MUSIC REVIEW : EAR Unit Delivers a Cohesive Evening of Elliott Carter

Share
SPECIAL TO THE TIMES

Hearing hefty doses of music by the celebrated but too often neglected American composer Elliott Carter is a rare enough treat, at a time when contemporary music gets token attention at best. Hearing a full plate of Carter works, spanning more than 40 years of the composer’s output, and performed by the Carter-friendly California EAR Unit, was a multiple pleasure.

A healthy-sized audience, by new-music standards, packed into the Los Angeles County Museum of Art’s Bing Theater for the Unit’s Monday night concert. Carter, who was in attendance, is being feted for his 85th birthday at various concerts around Los Angeles this month.

What he heard this evening ranged from his Sonata for Flute, Oboe, Cello and Harpsichord, from 1952, and his Sonata for Cello and Piano, from 1948, to four works from the last decade. The earlier pieces were potent examples of Carter’s lifelong love of layering, pitting together contrasting tempos and instrumental character.

Advertisement

Leaping ahead for the second half, “Enchanted Preludes” (1988) found Dorothy Stone’s flitting flute weaving in irregular patterns around the brooding of cellist Erika Duke-Kirkpatrick. Violinist Robin Lorentz managed a similarly mercurial dance and dialogue in the context of the solo piece “Riconoscenza per Goffredo Petrassi,” with plaintive single lines tumbling into gruff outbursts and wistful double stops.

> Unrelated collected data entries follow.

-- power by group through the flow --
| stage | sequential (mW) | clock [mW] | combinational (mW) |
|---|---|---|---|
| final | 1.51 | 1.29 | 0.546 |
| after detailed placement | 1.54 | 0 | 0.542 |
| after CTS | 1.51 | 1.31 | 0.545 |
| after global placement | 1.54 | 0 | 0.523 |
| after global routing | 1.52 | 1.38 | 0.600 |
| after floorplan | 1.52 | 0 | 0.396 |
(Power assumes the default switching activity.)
## src/rtl/reserved_slot_entry_ctrl.sv

```systemverilog
// Entry-gate controller for the reserved parking section: validates a flat number,
// claims its slot in the shared occupancy bitmap, times the barrier and reports status.
// Optional build macro ENTRY_STATS_EN adds a saturating reject_count output.
module reserved_slot_entry_ctrl #(
    parameter int N_SLOTS     = 32,
    parameter int FLAT_W      = $clog2(N_SLOTS + 1),
    parameter int GATE_CYCLES = 8
) (
    input  logic               clk,
    input  logic               rst,
    input  logic               req_valid,
    output logic               req_ready,
    input  logic [FLAT_W-1:0]  req_flat,
    input  logic               exit_valid,
    input  logic [FLAT_W-1:0]  exit_flat,
    output logic               rsp_valid,
    output logic [1:0]         rsp_code,
    output logic [FLAT_W-1:0]  rsp_flat,
    output logic               gate_open,
    output logic               exit_err,
    output logic [N_SLOTS-1:0] occ_bitmap,
`ifdef ENTRY_STATS_EN
    output logic [15:0]        reject_count,
`endif
    output logic [FLAT_W-1:0]  occ_count
);

    localparam int TMR_W = $clog2(GATE_CYCLES + 1);
    localparam logic [1:0] CODE_GRANTED  = 2'b00;
    localparam logic [1:0] CODE_OCCUPIED = 2'b01;
    localparam logic [1:0] CODE_INVALID  = 2'b10;

    typedef enum logic [1:0] {
        S_IDLE  = 2'd0,
        S_CHECK = 2'd1,
        S_GATE  = 2'd2,
        S_RESP  = 2'd3
    } state_t;

    state_t               r_state;
    state_t               w_state_next;
    logic [FLAT_W-1:0]    r_flat_q;
    logic [1:0]           r_code;
    logic [1:0]           w_code_next;
    logic [TMR_W-1:0]     r_timer;
    logic [N_SLOTS-1:0]   r_bitmap;
    logic [FLAT_W-1:0]    r_count;
    logic [FLAT_W-1:0]    w_count_next;
    logic                 r_rsp_valid;
    logic [1:0]           r_rsp_code;
    logic [FLAT_W-1:0]    r_rsp_flat;
    logic                 r_gate_open;
    logic                 r_exit_err;
    logic                 w_grant;
    logic                 w_exit_ok;
    logic [N_SLOTS-1:0]   w_hit_vec;
    logic [N_SLOTS-1:0]   w_exit_vec;
    logic [N_SLOTS-1:0]   w_set_vec;
    logic [N_SLOTS-1:0]   w_clr_vec;

    // One-hot slot decode per flat; out-of-range flats simply match no slot.
    generate
        for (genvar gi = 0; gi < N_SLOTS; gi++) begin : g_slot
            localparam logic [FLAT_W-1:0] FLAT_ID = FLAT_W'(gi + 1);
            assign w_hit_vec[gi]  = (r_flat_q == FLAT_ID);
            assign w_exit_vec[gi] = exit_valid && (exit_flat == FLAT_ID);
            assign w_set_vec[gi]  = w_grant && w_hit_vec[gi];
            assign w_clr_vec[gi]  = w_exit_vec[gi] && r_bitmap[gi];
        end
    endgenerate

    assign w_exit_ok = |w_clr_vec;

    always_comb begin
        w_state_next = r_state;
        w_code_next  = r_code;
        w_grant      = 1'b0;
        unique case (r_state)
            S_IDLE: begin
                if (req_valid) w_state_next = S_CHECK;
            end
            S_CHECK: begin
                if (!(|w_hit_vec)) begin
                    w_code_next  = CODE_INVALID;
                    w_state_next = S_RESP;
                end else if (|(w_hit_vec & r_bitmap)) begin
                    w_code_next  = CODE_OCCUPIED;
                    w_state_next = S_RESP;
                end else begin
                    w_grant      = 1'b1;
                    w_code_next  = CODE_GRANTED;
                    w_state_next = S_GATE;
                end
            end
            S_GATE: begin
                if (r_timer <= TMR_W'(1)) w_state_next = S_RESP;
            end
            S_RESP: begin
                w_state_next = S_IDLE;
            end
            default: w_state_next = S_IDLE;
        endcase
    end

    // A grant and a successful exit in the same cycle always touch different slots.
    always_comb begin
        w_count_next = r_count;
        unique case ({w_grant, w_exit_ok})
            2'b10:   w_count_next = r_count + FLAT_W'(1);
            2'b01:   w_count_next = r_count - FLAT_W'(1);
            default: w_count_next = r_count;
        endcase
    end

    always_ff @(posedge clk) begin
        if (rst) begin
            r_state     <= S_IDLE;
            r_flat_q    <= '0;
            r_code      <= CODE_GRANTED;
            r_timer     <= '0;
            r_bitmap    <= '0;
            r_count     <= '0;
            r_rsp_valid <= 1'b0;
            r_rsp_code  <= CODE_GRANTED;
            r_rsp_flat  <= '0;
            r_gate_open <= 1'b0;
            r_exit_err  <= 1'b0;
        end else begin
            r_state <= w_state_next;
            r_code  <= w_code_next;
            if (r_state == S_IDLE && req_valid) r_flat_q <= req_flat;
            if (w_grant) begin
                r_timer <= TMR_W'(GATE_CYCLES);
            end else if (r_state == S_GATE) begin
                r_timer <= r_timer - TMR_W'(1);
            end
            r_bitmap    <= (r_bitmap & ~w_clr_vec) | w_set_vec;
            r_count     <= w_count_next;
            r_exit_err  <= exit_valid && !w_exit_ok;
            r_gate_open <= (w_state_next == S_GATE);
            r_rsp_valid <= (w_state_next == S_RESP);
            if (w_state_next == S_RESP) begin
                r_rsp_code <= w_code_next;
                r_rsp_flat <= r_flat_q;
            end
        end
    end

`ifdef ENTRY_STATS_EN
    logic [15:0] r_reject_count;

    always_ff @(posedge clk) begin
        if (rst) begin
            r_reject_count <= '0;
        end else if (r_state == S_RESP && r_code != CODE_GRANTED && r_reject_count != 16'hFFFF) begin
            r_reject_count <= r_reject_count + 16'd1;
        end
    end

    assign reject_count = r_reject_count;
`endif

    assign req_ready  = (r_state == S_IDLE);
    assign rsp_valid  = r_rsp_valid;
    assign rsp_code   = r_rsp_code;
    assign rsp_flat   = r_rsp_flat;
    assign gate_open  = r_gate_open;
    assign exit_err   = r_exit_err;
    assign occ_bitmap = r_bitmap;
    assign occ_count  = r_count;

endmodule

```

“Con Leggerezza Pensosa” (1990) is a three-way conversation for clarinet--here, James Rohrig--and, again, Duke-Kirkpatrick and Stone, running through stages of discord, empathy and puckishness.

As a grand finale, 1988’s “Triple Duo” allowed for small units--pianist Gloria Cheng and percussionist Amy Knoles, cello and violin, and flute and clarinet--to behave independently and collectively within a larger system, like a bustling community of gestures.

Challenging to the ear but also full of vivid, abstracted imagery, this night of Carter proved to be a cohesive and cleansing experience.